Our study demonstrates that IcG-A can be used as the principal tool in the design and perfusion assessment of the SCAIF for head and neck reconstruction. Our pilot patient (Case 1) had a prior history of surgery, radiation, and a wound extending onto the parietal scalp. Because no literature had ever detailed use of the SCAIF as high as the parietal scalp, IcG-A was selected to provide intraoperative perfusion assessment after flap rotation and inset. Angiography provided an additional level of confidence in planning flap boundaries and determining flap viability that Doppler alone could not. That patient experienced no complications postoperatively. The application of the technology was so inspiring, we continued to apply IcG-A on a consecutive series of SCAIFs, though the defects in remaining cases did not stress the flap as much as the pilot case.

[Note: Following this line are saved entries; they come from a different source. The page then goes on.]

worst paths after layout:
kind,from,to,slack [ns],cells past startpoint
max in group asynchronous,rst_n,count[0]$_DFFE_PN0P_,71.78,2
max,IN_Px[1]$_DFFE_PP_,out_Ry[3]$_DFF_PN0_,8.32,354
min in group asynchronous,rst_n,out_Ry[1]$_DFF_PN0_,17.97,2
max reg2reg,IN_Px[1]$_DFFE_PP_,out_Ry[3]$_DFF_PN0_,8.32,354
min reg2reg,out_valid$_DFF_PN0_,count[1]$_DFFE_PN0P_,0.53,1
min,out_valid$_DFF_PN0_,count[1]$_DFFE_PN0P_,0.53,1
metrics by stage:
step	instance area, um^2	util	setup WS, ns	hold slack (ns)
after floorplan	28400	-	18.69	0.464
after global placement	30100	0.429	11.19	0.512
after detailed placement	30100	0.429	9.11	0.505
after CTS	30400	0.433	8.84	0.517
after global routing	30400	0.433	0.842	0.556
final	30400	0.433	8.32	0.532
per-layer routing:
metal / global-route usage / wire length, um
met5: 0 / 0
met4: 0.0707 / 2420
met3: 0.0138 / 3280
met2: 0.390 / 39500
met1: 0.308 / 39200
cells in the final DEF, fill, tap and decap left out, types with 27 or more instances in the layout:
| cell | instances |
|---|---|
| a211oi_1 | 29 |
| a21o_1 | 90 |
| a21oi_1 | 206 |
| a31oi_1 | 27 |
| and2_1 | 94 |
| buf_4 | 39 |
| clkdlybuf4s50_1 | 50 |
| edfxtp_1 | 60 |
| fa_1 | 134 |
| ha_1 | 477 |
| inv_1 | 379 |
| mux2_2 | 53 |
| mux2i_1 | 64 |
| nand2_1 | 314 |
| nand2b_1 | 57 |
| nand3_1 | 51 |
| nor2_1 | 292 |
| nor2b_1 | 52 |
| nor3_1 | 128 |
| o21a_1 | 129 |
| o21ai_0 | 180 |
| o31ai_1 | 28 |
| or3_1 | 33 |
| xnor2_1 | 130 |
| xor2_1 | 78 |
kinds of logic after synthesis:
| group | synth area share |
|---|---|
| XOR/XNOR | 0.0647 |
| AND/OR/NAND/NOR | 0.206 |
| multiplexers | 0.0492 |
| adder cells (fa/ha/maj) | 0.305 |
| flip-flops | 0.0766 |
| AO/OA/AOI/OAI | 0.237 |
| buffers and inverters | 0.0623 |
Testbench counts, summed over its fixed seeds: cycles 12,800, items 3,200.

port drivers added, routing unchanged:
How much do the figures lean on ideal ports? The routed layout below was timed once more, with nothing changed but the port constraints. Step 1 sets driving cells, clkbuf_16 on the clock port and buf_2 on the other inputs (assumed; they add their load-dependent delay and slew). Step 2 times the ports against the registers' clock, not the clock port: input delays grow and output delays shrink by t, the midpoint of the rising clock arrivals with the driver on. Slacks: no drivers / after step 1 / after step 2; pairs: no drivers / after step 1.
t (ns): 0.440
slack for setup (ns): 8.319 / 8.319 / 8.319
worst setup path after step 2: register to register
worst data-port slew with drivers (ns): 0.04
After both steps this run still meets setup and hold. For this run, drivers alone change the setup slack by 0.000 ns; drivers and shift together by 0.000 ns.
What follows belongs to an exercise in optimizing a design on an open flow for small area and a short achievable clock period; a production flow would make more cautious choices. Only simulation tests tie the RTL to the original design; equivalence was not proved. Power figures rest on the tool's default switching activity, not on a simulated workload.

<file path="design/flow/run.sh">
#!/bin/bash
# synth_recipe.tcl (not shown) runs the flow's synth.tcl, then flattens the netlist and writes it again
# the make line also repeats each setting of config.mk as NAME=value (left out here)
make -C /OpenROAD-flow-scripts/flow DESIGN_CONFIG=/design/flow/config.mk WORK_HOME=/design/flow/orfs CLKGATE_MAP_FILE= SYNTH_SCRIPT=/design/flow/synth_recipe.tcl finish
</file>
<file path="design/flow/config.mk">
export PLATFORM = sky130hd
export DESIGN_NAME = ArithmeticLogicUnitSystem
export DESIGN_NICKNAME = ArithmeticLogicUnitSystem
export VERILOG_FILES = /design/flow/design.v
export SDC_FILE = /design/flow/constraint.sdc
export NUM_CORES = 4
export LEC_CHECK = 0
export CAP_MARGIN = 20
export CORE_MARGIN = 2
export CORE_UTILIZATION = 30
export PLACE_DENSITY = 0.5
export SETUP_SLACK_MARGIN = 0.3
export SLEW_MARGIN = 20
</file>
<file path="design/flow/constraint.sdc">
create_clock -name core_clock -period 12.0 [get_ports {Clock}]
set_input_delay 2.4000 -clock core_clock [delete_from_list [all_inputs] [get_ports {Clock}]]
set_output_delay 2.4000 -clock core_clock [all_outputs]
set_load 0.01 [all_outputs]
</file>
<file path="design/flow/design.v">
module DataRegister(
    input wire [7:0] I,
    input wire E,
    input wire [1:0] FunSel,
    input wire Clock,
    output reg [31:0] DROut
    );
    always @(posedge Clock) begin
        if(E) begin
            case(FunSel)
                2'b00: DROut <= {{24{I[7]}},I[7:0]};
                2'b01: DROut <= {24'b0,I[7:0]};
                2'b10: DROut <= {DROut[23:0],I[7:0]};
                2'b11: DROut <= {I[7:0],DROut[31:8]};
            endcase
        end
    end
endmodule
module InstructionRegister(
    input wire [7:0] I,
    input wire Write,
    input wire LH,
    input wire Clock,
    output reg [7:0] IROut
    );
    always @(posedge Clock) begin
        if(Write && !LH)
            IROut <= I;
    end
endmodule
module RegisterFile(
    input wire [31:0] I,
    input wire Clock,
    input wire [2:0] FunSel,
    input wire [2:0] OutASel,
    input wire [2:0] OutBSel,
    input wire [3:0] RegSel,
    input wire [3:0] ScrSel,
    output reg [31:0] OutA, OutB
    );
    wire [7:0] en = {ScrSel[0], ScrSel[1], ScrSel[2], ScrSel[3],
                     RegSel[0], RegSel[1], RegSel[2], RegSel[3]};
    wire incdec = (FunSel[2:1] == 2'b00);
    wire dec    = ~FunSel[0];
    wire shl8   = (FunSel == 3'b110);
    reg [31:0] X;
    always @* begin
        case (FunSel)
            3'b010:  X = I;
            3'b100:  X = {24'b0, I[7:0]};
            3'b101:  X = {16'b0, I[15:0]};
            3'b110:  X = {24'b0, I[7:0]};
            3'b111:  X = {{16{I[15]}}, I[15:0]};
            default: X = 32'b0;
        endcase
    end
    genvar k, i;
    generate
        for (k = 0; k < 8; k = k + 1) begin : R
            reg [31:0] q;
            wire a  = en[k] & incdec;
            wire sh = en[k] & shl8;
            wire ld = en[k] & ~incdec;
            wire [32:0] c;
            wire [31:0] m;
            assign c[0] = a;
            for (i = 0; i < 32; i = i + 1) begin : b
                assign c[i+1] = c[i] & (q[i] ^ dec);
                if (i >= 8) begin : hi
                    assign m[i] = sh ? q[i-8] : ld ? X[i] : q[i];
                end else begin : lo
                    assign m[i] = ld ? X[i] : q[i];
                end
            end
            always @(posedge Clock)
                q <= m ^ c[31:0];
        end
    endgenerate
    always @* begin
        case (OutASel)
            3'b000: OutA = R[0].q;
            3'b001: OutA = R[1].q;
            3'b010: OutA = R[2].q;
            3'b011: OutA = R[3].q;
            3'b100: OutA = R[4].q;
            3'b101: OutA = R[5].q;
            3'b110: OutA = R[6].q;
            3'b111: OutA = R[7].q;
        endcase
        case (OutBSel)
            3'b000: OutB = R[0].q;
            3'b001: OutB = R[1].q;
            3'b010: OutB = R[2].q;
            3'b011: OutB = R[3].q;
            3'b100: OutB = R[4].q;
            3'b101: OutB = R[5].q;
            3'b110: OutB = R[6].q;
            3'b111: OutB = R[7].q;
        endcase
    end
endmodule
module AddressRegisterFile(
    input wire [31:0] I,
    input wire [2:0] RegSel,
    input wire [1:0] FunSel, OutCSel, OutDSel,
    output reg [15:0] OutC, OutD,
    input wire Clock
    );
    wire [2:0] en = {RegSel[0], RegSel[1], RegSel[2]};    
    wire incdec = ~FunSel[1];
    wire dec    = ~FunSel[0];
    wire [15:0] X = FunSel[0] ? 16'b0 : I[15:0];           
    genvar k, i;
    generate
        for (k = 0; k < 3; k = k + 1) begin : A
            reg [15:0] q;
            wire a  = en[k] & incdec;
            wire ld = en[k] & ~incdec;
            wire [16:0] c;
            assign c[0] = a;
            for (i = 0; i < 16; i = i + 1) begin : b
                assign c[i+1] = c[i] & (q[i] ^ dec);
            end
            always @(posedge Clock)
                q <= (ld ? X : q) ^ c[15:0];
        end
    endgenerate
    always @* begin
        case (OutCSel)
            2'b00:   OutC = A[0].q;
            2'b01:   OutC = A[1].q;
            default: OutC = A[2].q;
        endcase
        case (OutDSel)
            2'b00:   OutD = A[0].q;
            2'b01:   OutD = A[1].q;
            default: OutD = A[2].q;
        endcase
    end
endmodule
module ArithmeticLogicUnit(
    input wire [31:0] A, B,
    input wire [4:0] FunSel,
    input wire WF,
    output wire [31:0] ALUOut,
    output reg [3:0] FlagsOut,
    input wire Clock
    );
    wire w32 = FunSel[4];
    wire [3:0] f = FunSel[3:0];
    wire cf = FlagsOut[2];
    reg [3:0] T;
    always @* begin
        case (f)
            4'b0000: T = 4'b1100;    
            4'b0001: T = 4'b1010;    
            4'b0010: T = 4'b0011;    
            4'b0011: T = 4'b0101;    
            4'b0100: T = 4'b0110;    
            4'b0101: T = 4'b0110;    
            4'b0110: T = 4'b1001;    
            4'b0111: T = 4'b1000;    
            4'b1000: T = 4'b1110;    
            4'b1001: T = 4'b0110;    
            4'b1010: T = 4'b0111;    
            default: T = 4'b0000;    
        endcase
    end
    wire arith = (f == 4'b0100) | (f == 4'b0101) | (f == 4'b0110);
    wire sub   = (f == 4'b0110);
    wire cin   = (f == 4'b0110) | ((f == 4'b0101) & cf);
    wire left  = (f == 4'b1011) | (f == 4'b1110);
    wire right = (f == 4'b1100) | (f == 4'b1101) | (f == 4'b1111);
    wire asr   = (f == 4'b1101);
    wire shift = left | right;
    wire [3:0] Thi = w32 ? T : 4'b0000;
    wire arith_hi = arith & w32;
    wire left_hi  = left & w32;
    wire right_hi = right & w32;
    wire lin0   = (f == 4'b1110) & cf;                    
    wire rin31  = (asr & A[31]) | ((f == 4'b1111) & cf);  
    wire rin15  = w32 ? A[16] : ((asr & A[15]) | ((f == 4'b1111) & cf));
    wire [31:0] L, g;
    genvar i;
    generate
        for (i = 0; i < 32; i = i + 1) begin : bitl
            wire [3:0] t = (i < 16) ? T : Thi;
            wire ar = (i < 16) ? arith : arith_hi;
            assign L[i] = A[i] ? (B[i] ? t[3] : t[2]) : (B[i] ? t[1] : t[0]);
            assign g[i] = ar & A[i] & ~L[i];
        end
    endgenerate
    wire [31:0] Gl [0:5];
    wire [31:0] Pl [0:5];
    assign Gl[0] = {g[31:1], g[0] | (L[0] & cin)};
    assign Pl[0] = L;
    genvar l;
    generate
        for (l = 0; l < 5; l = l + 1) begin : lvl
            for (i = 0; i < 32; i = i + 1) begin : b
                if (i & (1 << l)) begin : op
                    localparam integer j = ((i >> l) << l) - 1;
                    assign Gl[l+1][i] = Gl[l][i] | (Pl[l][i] & Gl[l][j]);
                    assign Pl[l+1][i] = Pl[l][i] & Pl[l][j];
                end else begin : pass
                    assign Gl[l+1][i] = Gl[l][i];
                    assign Pl[l+1][i] = Pl[l][i];
                end
            end
        end
    endgenerate
    wire [32:0] c = {Gl[5], cin};
    wire [31:0] res;
    generate
        for (i = 0; i < 32; i = i + 1) begin : outb
            wire lf = (i < 16) ? left : left_hi;
            wire rt = (i < 16) ? right : right_hi;
            wire ci = (i == 16) ? (c[16] & w32) : c[i];
            wire sl = (i == 0) ? lin0 : A[i-1];
            wire sr = (i == 31) ? rin31 : (i == 15) ? rin15 : A[i+1];
            assign res[i] = (L[i] ^ ci) | (lf & sl) | (rt & sr);
        end
    endgenerate
    assign ALUOut = res;
    wire zero = ~|res;
    wire neg  = w32 ? res[31] : res[15];
    wire cout = w32 ? c[32] : c[16];
    wire ovf  = w32 ? (c[31] ^ c[32]) : (c[15] ^ c[16]);
    wire atop = w32 ? A[31] : A[15];
    always @(posedge Clock) begin
        if (WF) begin
            FlagsOut[3] <= zero;
            if (!asr)
                FlagsOut[1] <= neg;
            if (arith)
                FlagsOut[2] <= cout ^ sub;
            else if (left)
                FlagsOut[2] <= atop;
            else if (right & !asr)
                FlagsOut[2] <= A[0];
            if (arith)
                FlagsOut[0] <= ovf;
        end
    end
endmodule
module ArithmeticLogicUnitSystem(
    input wire MuxDSel, IR_Write, IR_LH,
               DR_E, ALU_WF,
               Clock,
    input wire [1:0] MuxASel, MuxBSel, MuxCSel, DR_FunSel,
                     ARF_OutCSel, ARF_OutDSel, ARF_FunSel,
    input wire [2:0] RF_FunSel, RF_OutASel, RF_OutBSel,
                     ARF_RegSel,
    input wire [3:0] RF_RegSel, RF_ScrSel,
    input wire [4:0] ALU_FunSel,
    input wire [7:0] MemOut,
    output wire [15:0] Address,
    output wire [7:0] MemData,
    output wire [31:0] ALUOut,
    output wire Z, C, N, O
);
    wire [31:0] OutA, OutB, DROut;
    wire [15:0] OutC, OutD;
    wire [7:0]  IROut;
    wire [3:0]  FlagsOut;
    reg  [31:0] MuxAOut;
    reg  [15:0] MuxBOut;
    reg  [7:0]  MuxCOut;
    wire [31:0] ALU_A = MuxDSel ? {16'b0, OutC} : OutA;
    ArithmeticLogicUnit ALU(.WF(ALU_WF), .FunSel(ALU_FunSel),
                        .A(ALU_A), .B(OutB), .Clock(Clock),
                        .ALUOut(ALUOut), .FlagsOut(FlagsOut));
    RegisterFile RF(.I(MuxAOut), .Clock(Clock), .RegSel(RF_RegSel),
                .ScrSel(RF_ScrSel), .FunSel(RF_FunSel),
                .OutASel(RF_OutASel), .OutBSel(RF_OutBSel), .OutA(OutA), .OutB(OutB));
    AddressRegisterFile ARF(.I({16'b0, MuxBOut}), .Clock(Clock), .RegSel(ARF_RegSel),
                      .FunSel(ARF_FunSel), .OutDSel(ARF_OutDSel),
                      .OutCSel(ARF_OutCSel), .OutD(OutD), .OutC(OutC));
    DataRegister DR(.I(MemOut), .Clock(Clock), .E(DR_E), .FunSel(DR_FunSel), .DROut(DROut));
    InstructionRegister IR(.I(MemOut), .Clock(Clock), .Write(IR_Write), .LH(IR_LH), .IROut(IROut));
    always @* begin
        case (MuxASel)
            2'b00: MuxAOut = ALUOut;
            2'b01: MuxAOut = {16'b0, OutC};
            2'b10: MuxAOut = DROut;
            2'b11: MuxAOut = {24'b0, IROut};
        endcase
        case (MuxBSel)
            2'b00: MuxBOut = ALUOut[15:0];
            2'b01: MuxBOut = OutC;
            2'b10: MuxBOut = DROut[15:0];
            2'b11: MuxBOut = {8'b0, IROut};
        endcase
        case (MuxCSel)
            2'b00: MuxCOut = ALUOut[7:0];
            2'b01: MuxCOut = ALUOut[15:8];
            2'b10: MuxCOut = ALUOut[23:16];
            2'b11: MuxCOut = ALUOut[31:24];
        endcase
    end
    assign Address = OutD;
    assign MemData = MuxCOut;
    assign {Z, C, N, O} = FlagsOut;
endmodule
</file>
==> results of run 1 <==
[layer usage]
layer | global-route usage (%) | vias up | part of all wire (%)
met5 | 0 | - | 0.016
met3 | 4.82 | 364 | 8.2
li1 | - | 14398 | -
met4 | 14.6 | 4 | 5.9
met1 | 36.2 | 15461 | 43
met2 | 40.7 | 1681 | 43
[path summary, 6_finish.rpt]
path,startpoint,to,cells past startpoint
worst max-delay path,RF_OutBSel[0],MemData[4],16
worst min-delay path,ARF.A[0].q[0],ARF.A[0].q[0],1
worst min register to register,ARF.A[0].q[0],ARF.A[0].q[0],1
worst max register to register,RF.R[2].q[7],RF.R[7].q[30],14
[sequential cells by signal, indices dropped and copies added, names as in the netlist]
| name | count |
|---|---|
| DR.DROut | 32 |
| RF.R.q | 256 |
| ARF.A.q | 48 |
| IR.IROut | 8 |
| ALU.FlagsOut | 4 |
[power by group]
group	internal (mW)	total, mW	switching, mW
registers	1.38	1.89	0.508
clock network	0.863	1.49	0.627
logic	0.727	1.72	0.995
total	2.97	5.10	2.13
[through the flow]
step | util [%] | total power, mW | hold slack (ns) | std cells
6_report | 33.8 | 5.10 | 0.568 | 5248
4_1_cts | 33.8 | 5.08 | 0.563 | 5245
3_5_place_dp | 32.2 | 3.59 | 0.554 | 5162
3_3_place_gp | 32.2 | 3.58 | 0.539 | 5161
2_1_floorplan | - | 2.81 | 0.493 | 3948
5_1_grt | 33.8 | 5.31 | 0.592 | 5248
[synth_stat cells, types with 51 or more instances]
cell type / instances / share of area, %
a21oi_1: 278 / 4.5
a22oi_1: 78 / 1.9
and2_1: 54 / 1.1
and3_1: 65 / 1.3
clkbuf_1: 245 / 3.0
dfxtp_1: 304 / 20
inv_1: 61 / 0.74
mux2_2: 75 / 2.7
mux2i_1: 236 / 7.7
mux4_2: 51 / 3.7
nand2_1: 353 / 4.3
nand2b_1: 51 / 1.0
nand3_1: 114 / 1.9
nor2_1: 273 / 3.3
nor3_1: 120 / 2.0
o211ai_1: 59 / 1.4
o21ai_0: 253 / 4.1
o22ai_1: 97 / 2.0
or3_1: 71 / 1.4
xnor2_1: 174 / 4.9
xor2_1: 173 / 4.9
[final cells by class]
class                      instances  area (um^2)  area share (%)
clock inverter                    24          254           0.740
tap                             1368         1710            4.98
timing repair buffer             188         1680            4.88
inverter                          64          240           0.700
clock buffer                      59         1310            3.83
sequential                       348         7410            21.6
antenna                            3         7.51          0.0219
multi-input combinational       3194        21700            63.3
[logic make-up after synthesis]
group / synth area share, %
mux: 14.3
compound gates: 26.2
xor+xnor: 9.87
simple gates: 19.9
fa+ha+maj: 0.163
flops: 24.1
buf+inv: 5.56
==> reports/metrics.cfg, run 1 <==
[outcome]
status=finished clean

[clock_tree]
cts_tree=built
ctsResizeCount=0
cts_root_buf=clkbuf_16
cts.sinks=348
cts_buffers=47
ctsHoldBuffers=0
clk_latency_ns=0.63
htree_levels=2
post_cts_buffers=0
clk_pin_slew_ns=0.06
clk_path_buf_depth=3

[global_routing]
grt_pass1_vias=28969
grt_pass1_wl_um=212000
overflow=0
antenna_found_initial=6
grt.total_usage_pct=26.9
grt_max_degree=137

[placed_design]
pre_cts_ws_ns=1.33
placed_cell_area_mm2=0.0328
dp_hpwl_um=114000
gp_congestion=0.999
portBuffers=112

[floorplanning]
die_area_mm2=0.105
initial_core_util_pct=30.3
rows=117
core_mm2=0.102
die_w_um=324
pin_count=113
die_height_um=324

[synthesis]
syn_nets=4005
ys_async_sr_fraction_pct=0
syn_area_per_cell_um2=7.80
netlist_instances=3948
ys.warnings.count=6
synth_cell_types=100
ys_seq_area_share_pct=24.1
synth-seq-cells=348
synth_edf_count=44
netlist_area_mm2=0.0308
synth_flop_cell=dfxtp_1

[drt]
viasPerCell=6.08
routed_wl_um=148000
drt_pass1_iterations=6
routedWlPerCell_um=28.3
drc_errors=0
via_count=31908
antenna_left=0
drtIter0Drc=4046

[setup_path]
critPathCaptureType=primary output
worstSetupStartpointType=input pin
cp_data_required_time_ns=9.60
path_cells=buf_2 > buf_4 > and2_1 > a222oi_1 > o21ai_1 > a21oi_1 > or4b_1 > a22o_1 > o211ai_4 > a2bb2oi_1 > a21oi_1 > o21ai_2 > and3_1 > o21ai_0 > mux4_2 > clkdlybuf4s50_1
cp_data_arrival_time_ns=8.44
slowest_stage=o21ai_0
ff2ff_setup_slack_ns=6.10
cp_common_cell=a21oi_1
worst-setup-path-type=input pin to primary output
cp_max_fo=39
critPathBufInv=3
cpLargestDelayFamily=compound AO/OA/AOI/OAI gates
cpPeakStageDelay_ns=0.82

[sta]
worst_pin_slew_ns=1.17
fin_ws_ns=1.16
min_period_ns=10.84
clock_skew_ns=0.0251
final_max_slew_viol_count=0
hold_viol_final=0
max_freq_mhz=92.2
setup_violations=0
min_period_over_period_pct=90.4
setup_tns_ns=0
relSlewSlack_pct=21.9
rsz0062_at_grt=false

[cells_and_area]
drive_gt1_share_pct=9.08
nNetsFinal=3900
final_common_cell=nand2_1
postLayoutCellArea_mm2=0.0343
most-common-layout-cells=353 x nand2_1, 304 x dfxtp_1, 276 x a21oi_1
nFillCells=10773
syn_to_final_growth_pct=11.5

[flow_run]
maxCapViolations=0

[power_and_ir_drop]
p_leak_nw=12.4
peakVddDrop_uv=113
power_density_mw_per_mm2=149

[min_path]
hp-class=flop to flop

==> inputs of run 2 (changes only) <==
--- a/design/flow/config.mk
+++ b/design/flow/config.mk
@@ -10,4 +10,4 @@
 export CORE_UTILIZATION = 30
 export PLACE_DENSITY = 0.5
-export SETUP_SLACK_MARGIN = 0.3
+export SETUP_SLACK_MARGIN = 3
 export SLEW_MARGIN = 20
==> run 2 against run 1 <==
Net effect:
- routed wire length grew 3.1%
- worst setup slack gained 1.9 ns
- die area is the same
- highest routed layer unchanged
- area after synthesis is the same
- sequential share of layout area shrank 1.2 points
- design area grew 6.1%
==> reports/metrics.cfg, run 2 <==
[sta]
hold_slack_ns=0.569
min_period_ns=8.97
rsz0062_at_grt=true
setup_violations=0
clock_skew_ns=0.0294
hold_viol_final=0
setup_tns_ns=0
max_freq_mhz=111
final_max_slew_viol_count=0
relSlewSlack_pct=22.3
worst_pin_slew_ns=1.16
min_period_over_period_pct=74.7

[synthesis]
synth_top_area_share_pct=19.8
synth_cell_types=100
ys_async_sr_fraction_pct=0
synth-seq-cells=348
syn_nets=4005
synth_flop_cell=dfxtp_1
synthTopCellsByCount=353 x nand2_1, 304 x dfxtp_1, 278 x a21oi_1
netlist_instances=3948
netlist_area_mm2=0.0308
synth.most_common_cell=nand2_1
synth_area_leaders=dfxtp_1 20%, mux2i_1 7.7%, xnor2_1 4.9%, xor2_1 4.9%, a21oi_1 4.5%
syn_area_per_cell_um2=7.80
yosysTopAreaCell=dfxtp_1
ys.warnings.count=6
synth_edf_count=44
ys_seq_area_share_pct=24.1

[power_and_ir_drop]
power_density_mw_per_mm2=144
peakVddDrop_uv=115
p_leak_nw=13.2

[cells_and_area]
nNetsFinal=3996
top_regs=RF.R.q (256), ARF.A.q (48), DR.DROut (32)
final_common_cell=nand2_1
drive_gt1_share_pct=15.0
largest_reg_flops=256
postLayoutCellArea_mm2=0.0364
nFillCells=10561
syn_to_final_growth_pct=18.3
top_register=RF.R.q
most-common-layout-cells=347 x nand2_1, 304 x dfxtp_1, 263 x nor2_1
final_util_pct=35.8

[min_path]
hp-class=flop to flop
hold_path_depth=2

[global_routing]
grt_max_degree=137
use_met1_pct=37.2
grt_util_met3_pct=5.24
antenna_found_initial=3
busiest_layer=met2
grt_pass1_wl_um=218000
grt_pass1_vias=29658
grt.total_usage_pct=27.7
overflow=0
use_met2_pct=41.3

[setup_path]
cp_data_arrival_time_ns=6.57
worstSetupStartpointType=input pin
reg2reg_depth=16
cp_data_required_time_ns=9.60
cp_max_fo=28
critPathCaptureType=primary output
worst-setup-path-type=input pin to primary output

[floorplanning]
core_mm2=0.102
die_area_mm2=0.105
pin_count=113
die_height_um=324
die_w_um=324
initial_core_util_pct=30.3
rows=117

[clock_tree]
cts_buffers=47
cts_tree=built
clk_latency_ns=0.64
cts.sinks=348
cts_root_buf=clkbuf_16
clk_path_buf_depth=3
htree_levels=2
clk_pin_slew_ns=0.06
ctsHoldBuffers=0

[drt]
antenna_left=0
routed_wl_um=153000
viasPerCell=6.14
drtIter0Drc=4380
drc_errors=0
drt_pass1_iterations=8
routedWlPerCell_um=28.6
via_count=32822

[flow_run]
maxCapViolations=0

[placed_design]
gp_congestion=0.999
dp_hpwl_um=114000
portBuffers=112
placed_cell_area_mm2=0.0328

[outcome]
status=finished clean

-- run 2: what timing repair did --
| action | CTS | global route |
|---|---|---|
| gates resized for setup | 236 | 62 |
| pin swaps | 39 | 31 |
| setup endpoints to repair | 37 | 22 |
| setup buffers | 63 | 20 |
| cloned | 11 | 2 |
-- run 2: routing by layer --
| layer | share of wire, % | wire length, um |
|---|---|---|
| met1 | 42 | 64500 |
| met2 | 43 | 65100 |
| met3 | 8.8 | 13500 |
| met4 | 6.4 | 9830 |
| met5 | 0.014 | 22 |
-- run 2: per-stage QoR --
stage	std cells	worst slack, ns	total power, mW
final	5342	3.03	5.26
after global placement	5161	1.32	3.58
after detailed placement	5162	1.33	3.59
after global routing	5341	2.95	5.46
after CTS	5319	3.02	5.18
after floorplan	3948	3.36	2.81
-- run 2: cells by family after synthesis --
family	share of synthesized area (%)
compound gates	26.2
mux	14.3
fa+ha+maj	0.163
buf+inv	5.56
flops	24.1
simple gates	19.9
xor+xnor	9.87
-- run 2: critical path, cell delays in order --
cell and delay [ns]:
buf_16 0.16, nor2b_4 0.19, buf_4 0.17, a21oi_1 0.12
o21ai_1 0.21, o31ai_2 0.39, or4b_1 0.50, a22o_1 0.30
o211ai_4 0.30, o2bb2ai_4 0.17, o211ai_1 0.15, a211oi_2 0.30
buf_4 0.17, nor2_1 0.04, mux2_4 0.36, mux4_2 0.46
buf_2 0.16
-- run 2: final timing paths --
check / start / endpoint / slack [ns]
max: RF_OutASel[0] / MemData[6] / 3.03
min: ARF.A[1].q[2] / ARF.A[1].q[2] / 0.57
max reg2reg: RF.R[7].q[5] / RF.R[7].q[30] / 6.49
min reg2reg: ARF.A[1].q[2] / ARF.A[1].q[2] / 0.57
-- run 2: area by class of cell --
class	instances	area, um^2	area share (%)
Timing Repair inverter	1	5.00	0.0137
Multi-Input combinational cell	3195	22600	62.1
Clock inverter	24	254	0.697
Sequential cell	348	7410	20.3
Timing Repair Buffer	282	2860	7.84
Clock buffer	59	1310	3.61
Inverter	64	262	0.718
Tap cell	1368	1710	4.70
Antenna cell	1	2.50	0.00687
-- run 2: power breakdown --
part	total [mW]	internal (mW)	switching, mW
logic	1.87	0.814	1.06
clock network	1.49	0.863	0.629
registers	1.90	1.38	0.514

All flaps designed and raised using IcG-A had confirmatory Dopplers. After rotation and inset, confirmatory IcG-A demonstrated ample flap perfusion, and the only revision made to a flap was for contouring to a wound defect, not distal ischemia. In our two later cases, both patients experienced complications. In one case, the SCAIF used to close the intraoral wound did not have complications, but rather the extraoral cervicofacial rearrangement. In the other patient, despite IcG demonstrating good flap perfusion, the patient experienced poor wound healing, likely secondary to malnutrition and hypothyroidism. He had bilateral donor site wound breakdown, as well as recipient site distal flap failure.

Considering the supraclavicular flap’s history of indeterminate reliability, IcG-A is a safe technology that may play a role in improving surgeon confidence in their reconstruction. This study shows that a SCAIF can be designed and raised with IcG-A. Intraoperative angiography can provide an added layer of confidence after rotation and inset. Flap failure can be avoided with judicious design and sound intraoperative judgment. Despite sound decision-making, patient factors can still affect successful, complication-free reconstruction.

Conclusions

The SCAIF’s lack of popularity is largely from its variable results in different surgeons' hands, as well as some of its perceived limitations on how far the flap can reach. Our case series includes a SCAIF that was able to provide coverage on the parietal scalp. There is sparse literature on SCAIFs having this type of reach. IcG-A was used after flap rotation and inset to demonstrate that this flap can feasibly cover parts of the scalp.

Our case series demonstrates the use of IcG-A as a potentially powerful primary tool in the planning and implementation of the supraclavicular artery island flap for head and neck reconstruction. The standard technique of designing SCAIFs includes mapping the course of the supraclavicular artery and letting primary closure dictate the optimal flap harvest while minimizing morbidity. IcG-A can provide complementary information about patterns of perfusion to avoid flap failure.